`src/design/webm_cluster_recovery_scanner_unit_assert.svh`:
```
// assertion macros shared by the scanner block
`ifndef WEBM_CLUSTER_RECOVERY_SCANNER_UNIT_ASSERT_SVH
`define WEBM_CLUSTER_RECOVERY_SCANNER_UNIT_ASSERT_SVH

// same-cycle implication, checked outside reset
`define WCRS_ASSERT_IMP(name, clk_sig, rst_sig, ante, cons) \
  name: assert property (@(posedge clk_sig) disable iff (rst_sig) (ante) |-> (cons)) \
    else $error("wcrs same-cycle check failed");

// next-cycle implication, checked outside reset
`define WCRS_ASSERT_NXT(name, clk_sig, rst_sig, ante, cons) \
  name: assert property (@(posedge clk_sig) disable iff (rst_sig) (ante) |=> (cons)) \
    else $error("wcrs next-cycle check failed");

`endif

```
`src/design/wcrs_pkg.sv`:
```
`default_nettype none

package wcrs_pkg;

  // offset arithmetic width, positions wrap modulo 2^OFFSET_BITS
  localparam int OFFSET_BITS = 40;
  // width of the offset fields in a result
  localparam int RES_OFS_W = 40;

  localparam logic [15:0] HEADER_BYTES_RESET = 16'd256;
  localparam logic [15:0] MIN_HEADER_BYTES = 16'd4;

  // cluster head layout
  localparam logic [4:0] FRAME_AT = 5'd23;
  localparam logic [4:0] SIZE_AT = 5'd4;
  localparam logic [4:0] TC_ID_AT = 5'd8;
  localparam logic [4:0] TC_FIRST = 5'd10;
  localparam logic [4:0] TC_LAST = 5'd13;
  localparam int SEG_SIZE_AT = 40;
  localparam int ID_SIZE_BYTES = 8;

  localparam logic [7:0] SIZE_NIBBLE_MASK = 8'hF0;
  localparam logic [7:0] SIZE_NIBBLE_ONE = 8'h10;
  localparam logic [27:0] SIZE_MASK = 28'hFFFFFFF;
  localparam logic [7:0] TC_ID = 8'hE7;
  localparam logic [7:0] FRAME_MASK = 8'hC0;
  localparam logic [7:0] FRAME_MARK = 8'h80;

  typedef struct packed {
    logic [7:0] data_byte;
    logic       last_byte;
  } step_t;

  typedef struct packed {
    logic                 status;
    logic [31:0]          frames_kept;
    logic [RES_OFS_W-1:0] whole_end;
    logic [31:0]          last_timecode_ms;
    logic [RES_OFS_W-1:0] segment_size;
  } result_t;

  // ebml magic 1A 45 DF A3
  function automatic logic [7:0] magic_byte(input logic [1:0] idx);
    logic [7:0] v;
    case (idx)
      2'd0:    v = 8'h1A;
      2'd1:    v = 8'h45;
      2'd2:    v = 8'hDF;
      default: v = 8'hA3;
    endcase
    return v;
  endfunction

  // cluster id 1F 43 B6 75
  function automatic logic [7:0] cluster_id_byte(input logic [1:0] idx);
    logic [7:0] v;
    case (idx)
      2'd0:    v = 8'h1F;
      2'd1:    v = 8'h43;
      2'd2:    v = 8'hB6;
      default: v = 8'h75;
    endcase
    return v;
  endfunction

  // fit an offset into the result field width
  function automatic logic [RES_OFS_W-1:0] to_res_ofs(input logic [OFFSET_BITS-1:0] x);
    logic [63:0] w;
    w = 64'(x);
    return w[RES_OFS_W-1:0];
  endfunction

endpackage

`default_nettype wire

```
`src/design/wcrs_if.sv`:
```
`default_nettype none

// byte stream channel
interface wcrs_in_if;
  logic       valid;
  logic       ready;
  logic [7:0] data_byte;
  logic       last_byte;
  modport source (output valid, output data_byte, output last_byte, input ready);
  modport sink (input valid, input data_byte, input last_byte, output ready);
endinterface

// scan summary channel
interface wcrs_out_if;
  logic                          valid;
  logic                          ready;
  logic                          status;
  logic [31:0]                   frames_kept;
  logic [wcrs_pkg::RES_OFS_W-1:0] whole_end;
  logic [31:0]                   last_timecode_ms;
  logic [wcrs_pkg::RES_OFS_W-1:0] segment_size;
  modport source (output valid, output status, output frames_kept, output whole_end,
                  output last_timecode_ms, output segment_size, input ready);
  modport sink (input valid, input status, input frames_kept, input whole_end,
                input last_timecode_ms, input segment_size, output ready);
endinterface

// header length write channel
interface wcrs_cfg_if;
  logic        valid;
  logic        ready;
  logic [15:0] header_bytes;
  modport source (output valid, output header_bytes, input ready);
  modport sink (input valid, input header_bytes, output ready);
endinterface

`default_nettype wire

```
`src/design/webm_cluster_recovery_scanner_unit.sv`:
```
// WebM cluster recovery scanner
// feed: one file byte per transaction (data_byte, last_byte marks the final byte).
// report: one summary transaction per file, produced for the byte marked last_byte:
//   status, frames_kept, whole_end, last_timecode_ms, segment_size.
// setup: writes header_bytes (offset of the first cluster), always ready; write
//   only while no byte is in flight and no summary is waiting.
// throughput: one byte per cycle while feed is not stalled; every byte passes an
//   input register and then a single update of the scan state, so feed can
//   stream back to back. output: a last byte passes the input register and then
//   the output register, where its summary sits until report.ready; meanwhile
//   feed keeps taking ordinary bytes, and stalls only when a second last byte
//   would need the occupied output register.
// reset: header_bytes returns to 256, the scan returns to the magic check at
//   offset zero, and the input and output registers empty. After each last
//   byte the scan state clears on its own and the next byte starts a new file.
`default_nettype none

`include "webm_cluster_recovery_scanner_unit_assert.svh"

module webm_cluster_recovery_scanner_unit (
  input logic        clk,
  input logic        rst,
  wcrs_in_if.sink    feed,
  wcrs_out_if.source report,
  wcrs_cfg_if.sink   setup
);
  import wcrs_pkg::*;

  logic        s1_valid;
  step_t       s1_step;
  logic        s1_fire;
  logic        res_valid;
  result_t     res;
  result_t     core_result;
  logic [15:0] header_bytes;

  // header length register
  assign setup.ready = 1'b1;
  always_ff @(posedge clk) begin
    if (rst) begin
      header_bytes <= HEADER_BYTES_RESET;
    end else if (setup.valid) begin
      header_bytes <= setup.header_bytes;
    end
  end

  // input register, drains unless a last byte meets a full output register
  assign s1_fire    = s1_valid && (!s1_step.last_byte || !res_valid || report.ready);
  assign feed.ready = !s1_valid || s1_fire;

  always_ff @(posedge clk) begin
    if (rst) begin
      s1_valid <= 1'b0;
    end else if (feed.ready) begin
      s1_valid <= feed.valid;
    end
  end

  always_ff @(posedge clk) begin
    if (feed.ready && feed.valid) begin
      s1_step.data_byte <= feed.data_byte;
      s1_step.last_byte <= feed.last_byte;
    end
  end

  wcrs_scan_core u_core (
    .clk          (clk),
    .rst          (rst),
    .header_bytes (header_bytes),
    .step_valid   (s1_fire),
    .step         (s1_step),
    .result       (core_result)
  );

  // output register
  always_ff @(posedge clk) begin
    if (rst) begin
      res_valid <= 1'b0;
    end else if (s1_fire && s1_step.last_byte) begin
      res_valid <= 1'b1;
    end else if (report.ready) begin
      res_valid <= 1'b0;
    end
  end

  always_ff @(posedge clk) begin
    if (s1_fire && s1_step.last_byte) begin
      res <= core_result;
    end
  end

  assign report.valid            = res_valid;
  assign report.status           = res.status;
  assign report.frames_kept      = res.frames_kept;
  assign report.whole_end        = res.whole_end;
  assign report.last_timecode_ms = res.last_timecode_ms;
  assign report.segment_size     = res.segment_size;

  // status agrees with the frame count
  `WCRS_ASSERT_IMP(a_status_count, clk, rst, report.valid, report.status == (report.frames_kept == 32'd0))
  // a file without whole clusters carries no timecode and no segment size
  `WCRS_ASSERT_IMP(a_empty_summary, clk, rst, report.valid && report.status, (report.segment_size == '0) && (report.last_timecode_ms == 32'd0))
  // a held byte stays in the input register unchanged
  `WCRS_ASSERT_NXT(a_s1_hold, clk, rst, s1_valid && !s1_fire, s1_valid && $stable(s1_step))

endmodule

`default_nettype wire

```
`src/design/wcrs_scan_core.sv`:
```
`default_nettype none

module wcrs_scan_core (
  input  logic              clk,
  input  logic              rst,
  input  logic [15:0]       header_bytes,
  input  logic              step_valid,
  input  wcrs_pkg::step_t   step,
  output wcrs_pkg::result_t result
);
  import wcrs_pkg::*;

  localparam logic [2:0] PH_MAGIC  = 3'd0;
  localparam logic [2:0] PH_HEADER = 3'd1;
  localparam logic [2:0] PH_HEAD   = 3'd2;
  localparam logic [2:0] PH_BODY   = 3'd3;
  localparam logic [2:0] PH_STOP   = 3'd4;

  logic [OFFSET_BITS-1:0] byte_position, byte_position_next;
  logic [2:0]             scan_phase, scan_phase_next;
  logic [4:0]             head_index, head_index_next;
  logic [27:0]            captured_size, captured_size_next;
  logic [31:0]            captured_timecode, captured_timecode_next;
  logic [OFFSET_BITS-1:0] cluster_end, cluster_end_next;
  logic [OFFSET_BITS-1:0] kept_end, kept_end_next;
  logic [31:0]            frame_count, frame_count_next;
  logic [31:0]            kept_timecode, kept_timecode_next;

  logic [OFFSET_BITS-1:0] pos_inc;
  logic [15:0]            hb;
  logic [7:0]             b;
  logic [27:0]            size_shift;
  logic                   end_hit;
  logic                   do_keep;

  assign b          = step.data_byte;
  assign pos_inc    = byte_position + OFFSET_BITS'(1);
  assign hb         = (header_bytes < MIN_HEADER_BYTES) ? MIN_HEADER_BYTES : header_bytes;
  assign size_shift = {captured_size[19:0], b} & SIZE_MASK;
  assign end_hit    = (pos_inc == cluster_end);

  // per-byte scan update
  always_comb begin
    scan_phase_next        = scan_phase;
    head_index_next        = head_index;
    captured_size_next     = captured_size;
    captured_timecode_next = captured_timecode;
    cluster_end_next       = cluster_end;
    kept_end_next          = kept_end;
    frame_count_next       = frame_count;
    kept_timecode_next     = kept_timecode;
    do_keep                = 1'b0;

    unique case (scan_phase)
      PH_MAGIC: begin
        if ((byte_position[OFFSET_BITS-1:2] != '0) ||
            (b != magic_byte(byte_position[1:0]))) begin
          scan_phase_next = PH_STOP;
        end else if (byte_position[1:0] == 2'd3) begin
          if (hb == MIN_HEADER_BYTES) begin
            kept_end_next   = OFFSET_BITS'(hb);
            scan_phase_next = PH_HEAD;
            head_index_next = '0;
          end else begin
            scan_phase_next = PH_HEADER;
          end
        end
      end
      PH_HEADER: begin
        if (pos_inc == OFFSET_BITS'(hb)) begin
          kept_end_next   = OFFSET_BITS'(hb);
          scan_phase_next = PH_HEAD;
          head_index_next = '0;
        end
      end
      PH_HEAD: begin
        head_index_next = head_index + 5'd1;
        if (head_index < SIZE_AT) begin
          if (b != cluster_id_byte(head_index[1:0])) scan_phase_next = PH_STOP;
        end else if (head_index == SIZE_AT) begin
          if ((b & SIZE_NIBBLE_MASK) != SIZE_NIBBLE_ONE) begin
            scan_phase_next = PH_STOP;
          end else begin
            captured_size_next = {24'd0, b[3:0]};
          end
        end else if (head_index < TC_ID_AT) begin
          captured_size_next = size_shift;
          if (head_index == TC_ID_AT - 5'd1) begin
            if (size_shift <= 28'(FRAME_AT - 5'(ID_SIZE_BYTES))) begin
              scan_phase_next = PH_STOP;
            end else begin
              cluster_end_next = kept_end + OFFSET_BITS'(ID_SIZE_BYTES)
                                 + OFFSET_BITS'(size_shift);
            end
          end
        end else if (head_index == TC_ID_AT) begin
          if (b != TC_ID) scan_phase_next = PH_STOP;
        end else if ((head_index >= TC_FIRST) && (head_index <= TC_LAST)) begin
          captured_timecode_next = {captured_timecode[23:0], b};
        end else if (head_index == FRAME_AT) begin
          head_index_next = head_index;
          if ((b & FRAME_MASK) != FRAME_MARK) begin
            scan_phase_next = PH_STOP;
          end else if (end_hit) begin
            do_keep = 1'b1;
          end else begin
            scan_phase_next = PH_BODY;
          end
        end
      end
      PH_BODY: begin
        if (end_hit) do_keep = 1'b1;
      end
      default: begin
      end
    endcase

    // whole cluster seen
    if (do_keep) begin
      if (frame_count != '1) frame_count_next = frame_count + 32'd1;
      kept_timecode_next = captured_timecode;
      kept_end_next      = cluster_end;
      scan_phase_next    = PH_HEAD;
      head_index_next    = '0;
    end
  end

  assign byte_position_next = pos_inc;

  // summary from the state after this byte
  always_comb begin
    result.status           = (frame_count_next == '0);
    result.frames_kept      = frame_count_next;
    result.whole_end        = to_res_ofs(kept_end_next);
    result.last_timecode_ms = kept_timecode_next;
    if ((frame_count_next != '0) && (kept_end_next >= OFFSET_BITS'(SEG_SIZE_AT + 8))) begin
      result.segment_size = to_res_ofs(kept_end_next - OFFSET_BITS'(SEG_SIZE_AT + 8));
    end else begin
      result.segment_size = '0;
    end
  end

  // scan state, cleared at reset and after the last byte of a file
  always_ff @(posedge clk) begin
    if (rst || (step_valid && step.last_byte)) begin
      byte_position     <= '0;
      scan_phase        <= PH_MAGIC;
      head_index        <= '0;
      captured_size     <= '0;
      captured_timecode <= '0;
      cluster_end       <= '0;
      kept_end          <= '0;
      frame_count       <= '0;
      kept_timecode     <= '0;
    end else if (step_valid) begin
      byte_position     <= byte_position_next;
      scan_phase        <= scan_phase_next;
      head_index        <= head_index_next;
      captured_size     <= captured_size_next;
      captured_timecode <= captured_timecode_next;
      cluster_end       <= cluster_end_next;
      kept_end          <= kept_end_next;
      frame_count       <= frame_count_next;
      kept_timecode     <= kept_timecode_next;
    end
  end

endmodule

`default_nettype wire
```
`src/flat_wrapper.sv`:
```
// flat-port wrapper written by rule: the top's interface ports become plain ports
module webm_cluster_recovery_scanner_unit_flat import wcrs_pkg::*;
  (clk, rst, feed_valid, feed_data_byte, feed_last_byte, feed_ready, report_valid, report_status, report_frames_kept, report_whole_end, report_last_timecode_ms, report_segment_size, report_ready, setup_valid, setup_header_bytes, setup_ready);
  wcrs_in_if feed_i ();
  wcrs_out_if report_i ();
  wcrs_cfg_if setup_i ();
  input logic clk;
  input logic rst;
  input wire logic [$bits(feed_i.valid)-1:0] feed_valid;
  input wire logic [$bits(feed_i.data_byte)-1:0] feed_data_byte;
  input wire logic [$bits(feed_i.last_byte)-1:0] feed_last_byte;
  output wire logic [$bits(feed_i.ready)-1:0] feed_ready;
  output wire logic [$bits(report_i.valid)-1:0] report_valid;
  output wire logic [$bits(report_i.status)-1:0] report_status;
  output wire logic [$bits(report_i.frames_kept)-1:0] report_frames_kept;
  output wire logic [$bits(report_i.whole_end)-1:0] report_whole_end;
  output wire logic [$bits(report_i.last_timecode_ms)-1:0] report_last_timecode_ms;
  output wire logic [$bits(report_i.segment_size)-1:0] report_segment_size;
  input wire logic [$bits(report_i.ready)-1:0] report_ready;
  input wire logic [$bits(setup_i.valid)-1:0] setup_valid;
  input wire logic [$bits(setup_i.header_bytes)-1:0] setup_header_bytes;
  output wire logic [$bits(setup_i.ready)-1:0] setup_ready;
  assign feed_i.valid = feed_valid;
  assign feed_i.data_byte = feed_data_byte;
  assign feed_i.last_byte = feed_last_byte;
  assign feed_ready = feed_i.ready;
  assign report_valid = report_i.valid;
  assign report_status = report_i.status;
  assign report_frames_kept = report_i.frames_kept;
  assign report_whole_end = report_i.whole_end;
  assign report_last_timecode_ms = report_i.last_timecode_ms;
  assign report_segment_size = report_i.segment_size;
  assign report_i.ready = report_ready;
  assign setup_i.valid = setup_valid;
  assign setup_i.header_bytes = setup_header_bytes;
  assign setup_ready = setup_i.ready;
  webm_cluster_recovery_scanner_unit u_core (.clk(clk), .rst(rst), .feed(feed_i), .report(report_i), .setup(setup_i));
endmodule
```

* * *

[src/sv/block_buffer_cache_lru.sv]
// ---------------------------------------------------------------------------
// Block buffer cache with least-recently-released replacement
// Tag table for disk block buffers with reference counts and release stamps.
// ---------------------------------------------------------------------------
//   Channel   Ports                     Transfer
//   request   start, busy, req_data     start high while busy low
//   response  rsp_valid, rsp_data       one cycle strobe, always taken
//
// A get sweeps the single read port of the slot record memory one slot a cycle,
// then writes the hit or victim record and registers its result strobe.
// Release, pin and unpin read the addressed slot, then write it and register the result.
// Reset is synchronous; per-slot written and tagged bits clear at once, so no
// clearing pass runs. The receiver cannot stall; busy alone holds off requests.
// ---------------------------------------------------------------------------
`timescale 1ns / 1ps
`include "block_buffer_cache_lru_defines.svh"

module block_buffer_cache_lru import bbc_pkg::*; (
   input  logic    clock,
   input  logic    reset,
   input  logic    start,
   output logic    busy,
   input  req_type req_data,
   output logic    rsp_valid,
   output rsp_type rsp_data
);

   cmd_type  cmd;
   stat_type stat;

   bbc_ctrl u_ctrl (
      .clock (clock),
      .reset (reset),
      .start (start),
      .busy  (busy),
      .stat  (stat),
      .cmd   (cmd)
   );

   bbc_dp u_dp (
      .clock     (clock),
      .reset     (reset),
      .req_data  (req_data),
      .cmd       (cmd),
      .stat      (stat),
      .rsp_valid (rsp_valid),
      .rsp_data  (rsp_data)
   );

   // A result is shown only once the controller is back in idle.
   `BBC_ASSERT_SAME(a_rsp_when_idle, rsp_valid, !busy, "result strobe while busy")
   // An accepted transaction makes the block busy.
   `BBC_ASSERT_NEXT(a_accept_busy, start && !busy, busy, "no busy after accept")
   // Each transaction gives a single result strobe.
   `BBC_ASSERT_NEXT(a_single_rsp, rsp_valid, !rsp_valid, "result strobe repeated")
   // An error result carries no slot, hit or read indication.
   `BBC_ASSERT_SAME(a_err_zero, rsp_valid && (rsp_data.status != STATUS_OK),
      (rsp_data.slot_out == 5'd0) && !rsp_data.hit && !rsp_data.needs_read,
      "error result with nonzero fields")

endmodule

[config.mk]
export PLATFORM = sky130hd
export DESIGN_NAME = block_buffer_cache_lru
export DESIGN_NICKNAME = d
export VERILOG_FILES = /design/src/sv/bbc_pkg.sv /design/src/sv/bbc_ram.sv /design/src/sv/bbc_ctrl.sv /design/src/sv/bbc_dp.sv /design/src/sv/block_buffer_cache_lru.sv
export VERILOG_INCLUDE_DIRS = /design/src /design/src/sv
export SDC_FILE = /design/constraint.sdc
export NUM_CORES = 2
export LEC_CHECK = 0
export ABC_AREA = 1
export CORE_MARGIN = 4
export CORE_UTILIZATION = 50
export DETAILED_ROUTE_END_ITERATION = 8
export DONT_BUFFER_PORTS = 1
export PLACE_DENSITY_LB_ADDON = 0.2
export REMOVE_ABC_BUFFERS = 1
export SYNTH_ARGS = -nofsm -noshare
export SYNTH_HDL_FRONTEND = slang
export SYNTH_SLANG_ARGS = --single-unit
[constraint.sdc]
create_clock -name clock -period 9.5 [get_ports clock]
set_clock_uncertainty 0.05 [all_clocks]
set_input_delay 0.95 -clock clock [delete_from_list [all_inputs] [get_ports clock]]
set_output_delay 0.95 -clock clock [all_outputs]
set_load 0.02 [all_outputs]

Activity:
Given the word "disable", show every line of the records that contains it.

Reply:
  name: assert property (@(posedge clk_sig) disable iff (rst_sig) (ante) |-> (cons)) \
  name: assert property (@(posedge clk_sig) disable iff (rst_sig) (ante) |=> (cons)) \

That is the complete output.